No hay peor derrota, ni tan dolorosa, que la que se mal-llama inmerecida (porque, a menos que el árbitro atraque, si se pierde, algo se hizo para merecerlo). Mejor dicho, no hay peor derrota ni tan dolorosa, como la que se pudo y tuvo que haber evitado. Así, exactamente así, se siente hoy la selección mexicana Sub 20 tras haber acumulado fundamentos para superar a España pero sin conseguirlo.

 

Hablamos bajo el entendido de que el resultado irremediablemente condena, se erige juez, determina la historia. Y hablamos bajo el entendido de que numerosos momentos en este Mundial para menores de 20 años, pudieron modificar el devenir tricolor: pienso en los errores de definición en el debut contra una Grecia a la que se debió golear y, sobre todo, en no haber sentenciado en los octavos de final disputados este martes. Algunos centímetros, algo más de determinación, alguna circunstancia, mejor puntería o carácter, y ahora la prensa nacional se tragaría las rudas críticas vertidas cuando este plantel abrió el certamen con dos reveses.

 

Como en toda categoría del futbol actual, España es una de las principales aspirantes al título, y en el primer tiempo México la arrinconó, la dominó, la doblegó, mas no la remató.

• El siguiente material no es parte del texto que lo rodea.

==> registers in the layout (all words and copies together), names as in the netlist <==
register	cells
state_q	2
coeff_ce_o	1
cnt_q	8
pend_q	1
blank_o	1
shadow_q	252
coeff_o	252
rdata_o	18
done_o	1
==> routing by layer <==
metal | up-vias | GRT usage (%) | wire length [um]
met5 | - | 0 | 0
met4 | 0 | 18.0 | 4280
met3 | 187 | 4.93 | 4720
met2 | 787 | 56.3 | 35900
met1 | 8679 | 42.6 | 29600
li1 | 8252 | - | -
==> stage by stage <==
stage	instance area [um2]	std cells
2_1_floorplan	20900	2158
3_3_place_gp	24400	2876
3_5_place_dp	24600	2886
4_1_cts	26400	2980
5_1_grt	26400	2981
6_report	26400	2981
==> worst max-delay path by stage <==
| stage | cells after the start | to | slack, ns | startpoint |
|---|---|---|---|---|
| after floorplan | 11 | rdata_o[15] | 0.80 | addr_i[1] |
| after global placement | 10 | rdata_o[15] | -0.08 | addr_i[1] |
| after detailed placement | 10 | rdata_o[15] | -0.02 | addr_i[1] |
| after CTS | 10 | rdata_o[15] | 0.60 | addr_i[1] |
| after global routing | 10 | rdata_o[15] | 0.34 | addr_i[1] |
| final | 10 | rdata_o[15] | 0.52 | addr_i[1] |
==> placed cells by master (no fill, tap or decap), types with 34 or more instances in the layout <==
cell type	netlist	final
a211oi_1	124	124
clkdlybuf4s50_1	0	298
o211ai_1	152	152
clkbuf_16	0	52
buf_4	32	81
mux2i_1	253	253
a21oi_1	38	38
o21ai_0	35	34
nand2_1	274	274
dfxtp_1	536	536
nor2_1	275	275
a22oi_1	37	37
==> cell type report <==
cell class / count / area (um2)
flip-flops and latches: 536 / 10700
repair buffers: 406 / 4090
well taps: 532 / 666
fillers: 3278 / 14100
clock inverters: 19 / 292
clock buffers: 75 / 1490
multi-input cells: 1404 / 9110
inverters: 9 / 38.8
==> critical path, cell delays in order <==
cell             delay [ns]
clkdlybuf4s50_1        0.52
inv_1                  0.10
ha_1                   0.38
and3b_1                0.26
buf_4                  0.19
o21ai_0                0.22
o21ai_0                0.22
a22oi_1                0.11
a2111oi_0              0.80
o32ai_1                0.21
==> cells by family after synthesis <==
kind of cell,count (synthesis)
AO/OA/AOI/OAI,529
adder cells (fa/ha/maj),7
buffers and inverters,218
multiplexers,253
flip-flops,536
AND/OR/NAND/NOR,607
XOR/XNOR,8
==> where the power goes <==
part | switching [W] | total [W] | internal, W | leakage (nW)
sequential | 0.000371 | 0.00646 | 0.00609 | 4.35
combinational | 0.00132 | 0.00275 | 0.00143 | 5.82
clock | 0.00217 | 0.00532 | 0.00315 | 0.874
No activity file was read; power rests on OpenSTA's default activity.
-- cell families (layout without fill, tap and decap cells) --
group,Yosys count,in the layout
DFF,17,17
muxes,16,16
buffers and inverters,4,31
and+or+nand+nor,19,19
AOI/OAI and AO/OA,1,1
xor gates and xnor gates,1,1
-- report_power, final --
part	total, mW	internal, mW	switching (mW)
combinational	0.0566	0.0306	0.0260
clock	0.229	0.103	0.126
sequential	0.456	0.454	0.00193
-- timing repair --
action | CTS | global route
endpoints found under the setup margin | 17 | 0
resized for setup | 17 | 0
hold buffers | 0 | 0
$ cat config.mk
export PLATFORM = sky130hd
export DESIGN_NAME = game_state_ctrl
export DESIGN_NICKNAME = d
export VERILOG_FILES = /design/src/rtl/game_pkg.sv /design/src/rtl/bcd_counter4.sv /design/src/rtl/game_state_ctrl.sv
export SDC_FILE = /design/constraint.sdc
export NUM_CORES = 1
export LEC_CHECK = 0
export ABC_CLOCK_PERIOD_IN_PS = 3450
export BUFFER_PORTS_ARGS = -buffer_cell sky130_fd_sc_hd__buf_4
export CAP_MARGIN = 0
export CORE_UTILIZATION = 55
export CTS_CLUSTER_SIZE = 40
export DETAILED_ROUTE_END_ITERATION = 12
export PLACE_DENSITY = 0.85
export SYNTH_ARGS = -nofsm -noshare
export SYNTH_HDL_FRONTEND = slang
export SYNTH_SLANG_ARGS = --single-unit
$ cat constraint.sdc
create_clock -name Clk -period 3.45 [get_ports Clk]
set_input_delay 0.1725 -clock Clk [delete_from_list [all_inputs] [get_ports Clk]]
set_output_delay 0.1725 -clock Clk [all_outputs]
set_load 0.01 [all_outputs]
$ cat src/rtl/game_pkg.sv
// rtl/game_pkg.sv - state encoding and key constant shared by the game flow logic
package game_pkg;

    typedef enum logic [1:0] {
        ST_IDLE = 2'd0,
        ST_PLAY = 2'd1,
        ST_HIT  = 2'd2,
        ST_OVER = 2'd3
    } state_t;

    localparam logic [7:0] START_KEY = 8'h2C;

endpackage

$ cat src/rtl/bcd_counter4.sv
// rtl/bcd_counter4.sv - 4-digit BCD counter with clear and increment saturating at 9999
module bcd_counter4 (
    input  logic        clk,
    input  logic        rst_n,
    input  logic        clr,
    input  logic        inc,
    output logic [15:0] value
);

    logic [15:0] value_inc;
    logic        carry;

    // Ripple the carry through the digits; a 9 rolls to 0 and passes the carry on.
    always_comb begin
        value_inc = value;
        carry     = 1'b1;
        for (int i = 0; i < 4; i++) begin
            if (carry) begin
                if (value[i*4 +: 4] == 4'd9) begin
                    value_inc[i*4 +: 4] = 4'd0;
                end else begin
                    value_inc[i*4 +: 4] = value[i*4 +: 4] + 4'd1;
                    carry               = 1'b0;
                end
            end
        end
    end

    always_ff @(posedge clk or negedge rst_n) begin
        if (!rst_n) begin
            value <= 16'h0000;
        end else if (clr) begin
            value <= 16'h0000;
        end else if (inc && (value != 16'h9999)) begin
            value <= value_inc;
        end
    end

endmodule
## config.mk

```make
export PLATFORM = sky130hd
export DESIGN_NAME = map_bus_wr_capture
export DESIGN_NICKNAME = d
export VERILOG_FILES = /design/src/rtl/map_bus_wr_capture.sv
export SDC_FILE = /design/constraint.sdc
export NUM_CORES = 1
export LEC_CHECK = 0
export ABC_CLOCK_PERIOD_IN_PS = 5500
export CAP_MARGIN = 30
export CELL_PAD_IN_SITES_DETAIL_PLACEMENT = 0
export CELL_PAD_IN_SITES_GLOBAL_PLACEMENT = 2
export CORE_MARGIN = 2
export CORE_UTILIZATION = 30
export CTS_BUF_LIST = sky130_fd_sc_hd__clkbuf_4 sky130_fd_sc_hd__clkbuf_8
export DETAILED_ROUTE_END_ITERATION = 7
export DONT_BUFFER_PORTS = 1
export GPL_TIMING_DRIVEN = 0
export HOLD_SLACK_MARGIN = 0.15
export PLACE_DENSITY_LB_ADDON = 0.15
export SLEW_MARGIN = 20
export SYNTH_ARGS = -nofsm -noshare
export SYNTH_HDL_FRONTEND = slang
export SYNTH_SLANG_ARGS = --single-unit
export TNS_END_PERCENT = 20
```

## constraint.sdc

```tcl
create_clock -name clk -period 5.5 [get_ports clk]
set_input_delay 0.825 -clock clk [delete_from_list [all_inputs] [get_ports clk]]
set_output_delay 0.825 -clock clk [all_outputs]
set_load 0.05 [all_outputs]
```

## src/rtl/map_bus_wr_capture.sv

```systemverilog
// CPU bus synchronizer, M2-fall write capture and record FIFO for the mapper.
// Define MAP_M2_FILT_EN to add a FILT_LEN-clock glitch filter on synced M2.
module map_bus_wr_capture #(
    parameter int SYNC_STG = 2,
    parameter int DEPTH    = 4,
    parameter int FILT_LEN = 3
) (
    input  logic                    clk,
    input  logic                    map_rst,
    input  logic                    m2,
    input  logic                    cpu_rw,
    input  logic                    cpu_ce,
    input  logic [15:0]             cpu_addr,
    input  logic [7:0]              cpu_dat,
    output logic                    m2_fall,
    output logic                    wr_valid,
    input  logic                    wr_ready,
    output logic [15:0]             wr_addr,
    output logic [7:0]              wr_dat,
    output logic                    wr_rom,
    output logic                    wr_ovf,
    output logic [$clog2(DEPTH):0]  wr_level
);
    localparam int AW = $clog2(DEPTH);
    localparam int LW = AW + 1;
    localparam int BW = 26;
    localparam int RW = 25;

    if (SYNC_STG < 2) begin : g_bad_sync
        $error("SYNC_STG must be at least 2");
    end
    if ((DEPTH < 2) || ((1 << AW) != DEPTH)) begin : g_bad_depth
        $error("DEPTH must be a power of two, at least 2");
    end
    if (FILT_LEN < 1) begin : g_bad_filt
        $error("FILT_LEN must be at least 1");
    end

    logic [SYNC_STG-1:0] r_m2_sync;
    logic [BW-1:0]       r_bus_sync [SYNC_STG+1];
    logic                w_m2_s;
    logic [BW-1:0]       w_bus_d;

    assign w_m2_s  = r_m2_sync[SYNC_STG-1];
    assign w_bus_d = r_bus_sync[SYNC_STG];

    // Bus path is one flop longer so fields are sampled before the M2 edge.
    always_ff @(posedge clk) begin
        if (map_rst) begin
            r_m2_sync <= '0;
            for (int i = 0; i <= SYNC_STG; i++) r_bus_sync[i] <= '0;
        end else begin
            r_m2_sync     <= {r_m2_sync[SYNC_STG-2:0], m2};
            r_bus_sync[0] <= {cpu_rw, cpu_ce, cpu_addr, cpu_dat};
            for (int i = 1; i <= SYNC_STG; i++) r_bus_sync[i] <= r_bus_sync[i-1];
        end
    end

    logic r_m2_q;
    logic w_m2_next;

`ifdef MAP_M2_FILT_EN
    localparam int CW = $clog2(FILT_LEN + 1);
    logic [CW-1:0] r_filt_cnt;
    logic [CW-1:0] w_filt_cnt_n;

    always_comb begin
        w_m2_next    = r_m2_q;
        w_filt_cnt_n = '0;
        if (w_m2_s != r_m2_q) begin
            if (r_filt_cnt == CW'(FILT_LEN)) w_m2_next = w_m2_s;
            else w_filt_cnt_n = r_filt_cnt + CW'(1);
        end
    end

    always_ff @(posedge clk) begin
        if (map_rst) r_filt_cnt <= '0;
        else         r_filt_cnt <= w_filt_cnt_n;
    end
`else
    assign w_m2_next = w_m2_s;
`endif

    logic          r_armed;
    logic          r_m2_fall;
    logic          r_cap_rw;
    logic [RW-1:0] r_cap_rec;
    logic          w_fall;
    logic          w_push;

    assign w_fall = r_armed & r_m2_q & ~w_m2_next;
    assign w_push = r_m2_fall & ~r_cap_rw;

    always_ff @(posedge clk) begin
        if (map_rst) begin
            r_m2_q    <= 1'b0;
            r_armed   <= 1'b0;
            r_m2_fall <= 1'b0;
            r_cap_rw  <= 1'b1;
            r_cap_rec <= '0;
        end else begin
            r_m2_q    <= w_m2_next;
            r_m2_fall <= w_fall;
            if (~r_m2_q & w_m2_next) r_armed <= 1'b1;
            if (w_fall) begin
                r_cap_rw  <= w_bus_d[25];
                r_cap_rec <= {w_bus_d[23:0], ~w_bus_d[24]};
            end
        end
    end

    logic [RW-1:0] r_mem [DEPTH];
    logic [AW-1:0] r_rptr;
    logic [AW-1:0] r_wptr;
    logic [LW-1:0] r_level;
    logic          r_valid;
    logic          r_ovf;
    logic [RW-1:0] r_head;

    logic          w_pop;
    logic          w_full;
    logic          w_push_ok;
    logic          w_drop;
    logic [LW-1:0] w_rest;
    logic [LW-1:0] w_level_n;
    logic [AW-1:0] w_rptr_n;

    always_comb begin
        w_pop     = r_valid & wr_ready;
        w_full    = (r_level == LW'(DEPTH));
        w_push_ok = w_push & (~w_full | w_pop);
        w_drop    = w_push & w_full & ~w_pop;
        w_rest    = r_level - LW'(w_pop);
        w_level_n = w_rest + LW'(w_push_ok);
        w_rptr_n  = r_rptr + AW'(w_pop);
    end

    always_ff @(posedge clk) begin
        if (w_push_ok & ~map_rst) r_mem[r_wptr] <= r_cap_rec;
    end

    // Head register: next stored entry, or the incoming record if none remain.
    always_ff @(posedge clk) begin
        if (map_rst) begin
            r_rptr  <= '0;
            r_wptr  <= '0;
            r_level <= '0;
            r_valid <= 1'b0;
            r_ovf   <= 1'b0;
            r_head  <= '0;
        end else begin
            r_rptr  <= w_rptr_n;
            r_wptr  <= r_wptr + AW'(w_push_ok);
            r_level <= w_level_n;
            r_valid <= (w_level_n != '0);
            if (w_drop) r_ovf <= 1'b1;
            if (w_rest != '0)   r_head <= r_mem[w_rptr_n];
            else if (w_push_ok) r_head <= r_cap_rec;
        end
    end

    assign m2_fall  = r_m2_fall;
    assign wr_valid = r_valid;
    assign wr_addr  = r_head[24:9];
    assign wr_dat   = r_head[8:1];
    assign wr_rom   = r_head[0];
    assign wr_ovf   = r_ovf;
    assign wr_level = r_level;

endmodule
```

# == After elaboration in Yosys (flattened, before gate mapping) ==
# Memories as Yosys holds them, arrays and structs flattened.
# Index checks and enable logic that the tools add are counted.
# classes
bitwise,20
n_addsub,4
n_eq_ne,1
mux,10
n_reduce_logical,3
# op_table
cell,n
26-bit 2-to-1 mux,3
25-bit 2-to-1 mux,2
1-bit AND,9
1-bit NOT,7
3-bit nonzero test,2
1-bit 2-to-1 mux,5
2-bit by 1-bit adder with 2-bit output,2
1-bit OR,4
3-bit by 1-bit adder with 3-bit output,1
3-bit == test (second input constant),1
3-bit by 1-bit subtractor with 3-bit output,1
2-bit nonzero test,1
# word_totals
in_bits,30
n_memories,2
ram_bits,178
register_bits,65
output_inout_bits,31
wordCells,52
# memory_table
name,depth,word_bits,read_ports,rd_ports_with_merged_regs,write_ports,line_no,text
r_mem,4,25,1,0,1,112,logic [RW-1:0] r_mem [DEPTH];
r_bus_sync,3,26,3,0,3,40,logic [BW-1:0] r_bus_sync [SYNC_STG+1];

# == Depth between registers and ports, before layout ==
# Gate-level depths: netlist (run 1).
# logic_depth
ltp_word,7
mapped_depth,8
depth_no_buf,7

# == Least setup slack after synthesis (run 1) ==
# No wires, ideal clock.
# synth_timing
kind,input-to-reg
from,in wr_ready
to,mem r_mem[1][0] (enable)
setup_slack_ns,1.103
cell_stages,4
setup_time_ns,0.479
arrival_time_ns,3.918
n_path_buf,1
path_cell_list,and2_4 > o31ai_4 > buf_4 > nor4b_1
# synth_between
elab_chain_cells,6
# synth_lines
element,line_no,text
start: declaration,17,"input logic wr_ready,"
1-bit AND,129,w_pop = r_valid & wr_ready;
1-bit OR,131,w_push_ok = w_push & (~w_full | w_pop);
1-bit AND,131,
1-bit AND,139,if (w_push_ok & ~map_rst) r_mem[r_wptr] <= r_cap_rec;
1-bit 2-to-1 mux,139,
1-bit 2-to-1 mux (implied by the code),139,
end: declaration,112,
# No other way between the ends.

# == Worst setup path after layout (run 1) ==
# layout_timing
from,reg r_m2_fall (netlist: m2_fall)
to,mem r_mem[1][6] (enable)
# layout_between
elab_chain_cells,5
# layout_lines
element,line_no,text
start: declaration,85,logic r_m2_fall;
start signal: assignment,103,r_m2_fall <= w_fall;
1-bit AND,92,assign w_push = r_m2_fall & ~r_cap_rw;
1-bit AND,131,
1-bit AND,139,
1-bit 2-to-1 mux,139,
1-bit 2-to-1 mux (implied by the code),139,
# No other way between the ends.

==> impl_metrics.tcl, run 1 <==
set metrics [dict create \
    status "finished clean" \
    antenna_found_initial 0 \
    cts_htree_levels 2 \
    viasPerCell 4.184 \
    final_nets 672 \
    cts_resized 0 \
    vdd_ir_drop_max_v 0.0001919 \
    setup_viol_count_final 0 \
    synth_nets 609 \
    dieArea_um2 29120 \
    wirelength_um 16750 \
    synth_top_cell_area_share 0.3605 \
    clk_pin_slew_ns 0.06 \
    routabilityCongestion 0.6645 \
    post_drt_wl_per_cell_um 16.02 \
    cts_tree "done" \
    gr-total-overflow 0 \
    timing.fmax_ghz 0.3216 \
    synth_cell_type_count 35 \
    fillers 2726 \
    power_frac_comb 0.113 \
    finalClockSkew_ns 0.02488 \
    path_class "register to register" \
    cts_setup_buffers 0 \
    hp-class "register to register" \
    yosys_warnings 0 \
    synth_most_common_cell "dfxtp_1" \
    vias 4376 \
    p_total_mw 4.625 \
    grt_max_degree 12 \
    p_clk_frac 0.365 \
    dr.pass1.iters 4 \
    start_kind "register" \
    synth_area_leaders "edfxtp_1 (36%), dfxtp_1 (34%), nor2b_1 (6.5%)" \
    ys_seq_area_frac 0.7041 \
    synth_top_flop_cell "dfxtp_1" \
    pwr-share-seq 0.522 \
    fp.dieH_um 170.6 \
    crit_path_end_kind "register" \
    drt_iter0_markers 177 \
    required_ns 5.75 \
    clockBufferDepth 3 \
    initial_core_util 0.3023 \
    grt_pass1_wl_um 26390 \
    syn_inst 573 \
    ant_nets 0 \
    synthArstFlopShare 0 \
    drv_cap 0 \
    p_switching_mw 1.395 \
    p_per_area_nw_per_um2 469.5 \
    min_period_over_period 0.5654 \
    rsz0062_at_grt "no" \
    cts.sinks 243 \
    clk_latency_ns 0.54 \
    p_sw_frac 0.3016 \
    track_usage 0.1198 \
    ys_ff_latch 243 \
    cp.arrival_ns 3.36 \
    drc 0 \
    slew_violations 0 \
    cts_buffers 43 \
    dpl.cell_count 969 \
    io_pins 61 \
    synthesis.area_um2 8330 \
    syn_to_final_growth_pct 18.25 \
    hold_violations 0 \
    synth_area_leader_cell "edfxtp_1" \
    num_rows 61 \
    port_buffers 0 \
    worst_pin_slew_ns 0.7431 \
    die_x_um 170.6 \
    worstPathMaxFanout 10 \
    synth-edff-count 100 \
    grt_pass1_vias 4683 \
    p_int_mw 3.230 \
    period_needed_ns 3.110 \
    max-slew-margin-rel 0.5033 \
    synth_common_cells "dfxtp_1 (143), edfxtp_1 (100), nor2b_1 (87), nand2_1 (75), a21oi_1 (27)" \
    antenna_cells 0 \
    coreArea_um2 27550 \
    final_core_util 0.3575 \
    seqCellArea_um2 5866 \
    layout-drive-gt1-share 0.1961 \
    syn_avg_cell_area_um2 14.54 \
    p_leak_nw 3.659 \
    root_buffer "clkbuf_8" \
    dp_hpwl_um 11650 \
    cts_hold_buf 0 \
    multi_input_area_um2 2291 \
    final_cells 1046 \
]
## area by class of cell
cell class / instances / share of cell area
Tap cell: 378 / 0.04801
Buffer: 29 / 0.01880
Inverter: 6 / 0.002286
Clock inverter: 13 / 0.01181
Clock buffer: 64 / 0.07862
Sequential cell: 243 / 0.5955
Multi-Input combinational cell: 295 / 0.2326
Timing Repair Buffer: 18 / 0.01245
## state kept, by name (all words and copies together), names as in the netlist, 2 cells and up
signal	flops
r_rptr	2
r_head	25
r_cap_rec	25
wr_level	3
r_m2_sync	2
r_mem	100
r_bus_sync	78
r_wptr	2
## stage by stage
stage               area (um^2)  setup slack [ns]  setup TNS (ns)  hold slack [ns]
floorplan                  8330             1.103               0           0.3897
global placement           8803            -1.775         -158.08           0.3982
detailed placement         8960             2.301               0           0.4036
CTS                        9851             2.296               0           0.3757
global route               9851             2.162               0           0.3836
finish                     9851             2.390               0           0.4109
## logic make-up after synthesis
| kind of cell | synth area share |
|---|---|
| buffers and inverters | 0.02493 |
| AO/OA/AOI/OAI | 0.03815 |
| multiplexers | 0.1039 |
| XOR/XNOR | 0.006009 |
| AND/OR/NAND/NOR | 0.1138 |
| flip-flops | 0.7041 |
| adder cells (fa/ha/maj) | 0.009011 |
## critical path, cell delays in order (launching register included)
cell	delay (ns)
dfxtp_1	0.68
nor2b_1	0.43
o31ai_4	0.15
buf_4	0.24
nor4b_2	0.65
buf_2	0.34
buf_6	0.16
buf_2	0.17
## cells in the final DEF (no fill, tap or decap), drive strengths merged
cell type  instances
dfxtp            143
nand3b             2
nor4b              2
nor4bb             1
a21oi             27
inv                7
clkinv             9
ha                 6
o31ai              1
buf               34
mux2i             25
nor2b             87
nor3               1
nand2b             1
and2               1
clkbuf            77
a211oi             1
xnor2              2
o21ai             25
edfxtp           100
clkinvlp           1
nor2               7
nand4b             1
nor3b              1
nor4               1
mux4              25
xor2               2
nand2             75
bufinv             2
a31oi              1
## layer usage
| layer | part of all wire | track usage | wire [um] | up-vias |
|---|---|---|---|---|
| met5 | 0 | 0 | 0 | - |
| met4 | 0.028 | 0.05203 | 465 | 0 |
| met1 | 0.46 | 0.1546 | 7731 | 2077 |
| met2 | 0.45 | 0.1899 | 7550 | 103 |
| li1 | - | - | - | 2153 |
| met3 | 0.060 | 0.03169 | 1004 | 43 |
## final timing paths
check	startpoint	to	slack, ns	depth (start not counted)
hold / removal	r_bus_sync[0][76]	r_cap_rec[0]	0.41	1
hold reg to reg	r_bus_sync[0][76]	r_cap_rec[0]	0.41	1
setup reg to reg	m2_fall	r_mem[1][6]	2.39	7
setup / recovery	m2_fall	r_mem[1][6]	2.39	7
## power groups by stage
| stage | registers (mW) | logic (mW) | clock network [mW] |
|---|---|---|---|
| CTS | 2.42 | 0.540 | 1.76 |
| floorplan | 2.42 | 0.416 | 0 |
| global placement | 2.46 | 0.534 | 0 |
| detailed placement | 2.46 | 0.539 | 0 |
| global route | 2.43 | 0.580 | 1.84 |
| finish | 2.42 | 0.521 | 1.69 |
No activity file was read; power rests on OpenSTA's default activity.
==> run 2, diff against run 1 <==
Settings changed: ABC_CLOCK_PERIOD_IN_PS 5500 to 3150.
Clock period 5.5 ns to 3.15 ns, I/O delays scaled along.
==> run 2 against run 1 <==
- highest routed layer unchanged
- clock-buffer cell count unchanged
- core utilization grew 1.0 points
- register-to-register slack lost 2.1 ns
- via count is 2.7% higher
- sequential power rose by 74%
- worst setup slack lost 2.1 ns
- critical endpoint unchanged
- final area grew 2.9%
- flip-flop and latch count unchanged
- clock skew is 0.0017 ns lower
- global-route usage is 0.12 points higher
- non-clock buffer count rose by 28
- combinational power is 79% higher
==> impl_metrics.tcl, run 2 (same netlist as run 1, synthesis figures left out) <==
set metrics [dict create \
    hp-class "input port to register" \
    p_leak_nw 3.775 \
    final_cells 1074 \
    top_register "r_mem" \
    hold_path.startpoint "map_rst" \
    antenna_cells 0 \
    status "finished clean" \
    dr.pass1.iters 4 \
    gr-total-overflow 0 \
    syn_to_final_growth_pct 21.72 \
    p_per_area_nw_per_um2 798.9 \
    rsz0062_at_grt "no" \
    drc 0 \
    vdd_ir_drop_max_v 0.0003433 \
    setup_viol_count_final 0 \
    start_kind "register" \
    r2r_cells 7 \
    worstPathMaxFanout 10 \
    grt_pass1_vias 4767 \
    port_buffers 0 \
    cts_buffers 43 \
    routabilityCongestion 0.6645 \
    dpl_cell_area_um2 8960 \
    fillers 2713 \
    crit_path_end_kind "register" \
    whs_endpoint "r_bus_sync[0][12]" \
    clockBufferDepth 3 \
    die_x_um 170.6 \
    clk_latency_ns 0.54 \
    cts_setup_buffers 0 \
    r2r_end "r_mem[1][6]" \
    wirelength_um 16900 \
    track_usage 0.1210 \
    final_nets 700 \
    drt_iter0_markers 166 \
    post_drt_wl_per_cell_um 15.73 \
    seqCellArea_um2 5866 \
    path_class "register to register" \
    startpoint "m2_fall" \
    hold_violations 0 \
    stdcell_area_um2 10140 \
    grt_max_degree 12 \
    multi_input_area_um2 2300 \
    initial_core_util 0.3023 \
    coreArea_um2 27550 \
    antenna_found_initial 0 \
    final_common_cell "dfxtp_1" \
    r2r_slack_ns 0.26 \
    top_regs "r_mem x100, r_bus_sync x78" \
    io_pins 61 \
    hold_slack_ns 0.3128 \
    timing.fmax_ghz 0.3455 \
    required_ns 3.40 \
    slew_violations 0 \
    cts.sinks 243 \
    dp_hpwl_um 11650 \
    layout-drive-gt1-share 0.1882 \
    reg2reg_from "m2_fall" \
    drv_cap 0 \
    max-slew-margin-rel 0.5232 \
    period_needed_ns 2.894 \
    clk_pin_slew_ns 0.06 \
    vias 4495 \
    largest_reg_flops 100 \
    grt_pass1_wl_um 26660 \
    min_period_over_period 0.9188 \
    final_cell_mix "dfxtp_1 (143), edfxtp_1 (100), nor2b_1 (87)" \
    holdPathStages 2 \
    cts_tree "done" \
    worst_pin_slew_ns 0.7142 \
    finalClockSkew_ns 0.02318 \
    root_buffer "clkbuf_8" \
    cp.arrival_ns 3.14 \
    ant_nets 0 \
    num_rows 61 \
    fp.dieH_um 170.6 \
    viasPerCell 4.185 \
    dpl.cell_count 969 \
    cts_htree_levels 2 \
    dieArea_um2 29120 \
]
## run 2: final cells by class
cell class	instances	area share
flip-flops and latches	243	0.5785
multi-input cells	295	0.2268
clock buffers	64	0.07638
well taps	378	0.04664
repair buffers	46	0.03973
plain buffers	29	0.01826
clock inverters	13	0.01148
inverters	6	0.002221
## run 2: stage by stage
step                      utilization  worst slack (ns)  setup TNS (ns)  power, mW
after floorplan                     -            -1.216         -111.30      4.954
after global placement         0.3195            -4.125         -393.08      5.223
after detailed placement       0.3252          -0.04875         -0.1946      5.236
after CTS                      0.3680            0.1926               0      8.271
after global routing           0.3680           0.05941               0      8.497
final                          0.3680            0.2558               0      8.100
## run 2: how the worst max path moves through the flow
stage / endpoint / slack, ns / cells after the start
2_1_floorplan: r_mem[1][0] / -1.22 / 4
3_3_place_gp: r_mem[2][6] / -4.13 / 4
3_5_place_dp: r_mem[1][5] / -0.05 / 7
4_1_cts: r_mem[1][6] / 0.19 / 7
5_1_grt: r_mem[1][8] / 0.06 / 7
6_report: r_mem[1][6] / 0.26 / 7
## run 2: per-layer routing
layer	part of all wire	track usage
met5	0	0
met4	0.027	0.05203
met3	0.055	0.03077
met2	0.46	0.1940
met1	0.46	0.1554
## run 2: timing repair
| action | CTS | global route |
|---|---|---|
| hold endpoints to repair | 32 | 0 |
| hold buffers | 28 | 0 |
| resized for setup | 1 | 0 |
| setup endpoints to repair | 4 | 0 |
## run 2: worst max-delay path: stages, from the launching register on
cell and delay [ns]:
dfxtp_1 0.68, nor2b_1 0.44, o31ai_4 0.15, buf_4 0.24, nor4b_4 0.46, buf_2 0.31
buf_6 0.16, buf_2 0.17
## run 2: report_power, final
group | leakage (nW) | switching, mW | internal, mW
clock network | 0.475 | 1.21 | 1.74
registers | 2.10 | 0.744 | 3.47
logic | 1.20 | 0.483 | 0.452
total | 3.78 | 2.44 | 5.66
==> run 3, diff against run 2 <==
Settings changed: CELL_PAD_IN_SITES_DETAIL_PLACEMENT 0 to 1, CELL_PAD_IN_SITES_GLOBAL_PLACEMENT 2 to 1, CORE_UTILIZATION 30 to 40, SLEW_MARGIN 20 to default.
==> run 3 against run 2 <==
- global-route usage increased by 4.1 points
- clock skew decreased by 0.0059 ns
- maximum frequency decreased by 3.8%
- critical endpoint is now r_mem[2][10]
- largest power group unchanged
- highest routed layer unchanged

Esa primera mitad fue la condena: ahí tenía que haberse sellado la eliminatoria.

 

Se concedió oxígeno a un gran rival y los errores propios se ocuparon del resto (ni siquiera las genialidades enemigas). ¿La manera? Punzocortante y ya de sobra conocida: verse empatados a falta de pocos minutos, verse derrotados a falta de pocos segundos. Fatal voltereta como tantas que colecciona nuestra historia futbolística en momentos cumbre.

 

Si algo diferenciaba ya a nuestras selecciones recientes de las de antaño, era en saber realizar precisamente lo que faltaba ancestralmente y lo que ha faltado en Turquía: ganar. Ni sucumbir dignamente, ni con la cara al sol, ni tópicos que más estorban que ayudan: salir con el triunfo de la cancha sí, sí o también.

 

Un equipo que estuvo cerquísima de no pasar de la primera ronda y sólo lo consiguió con combinaciones, probó en su choque de despedida que reunía todos los elementos para disputar la gloria. Todos, menos uno: consumar lo que parece triunfo pero no lo es hasta que no pite el final el árbitro.

 

Bizantinamente se pierde en Estambul. Bizantina y dolorosamente: porque no se tenía que haber perdido y no se tuvo la capacidad para evitarlo.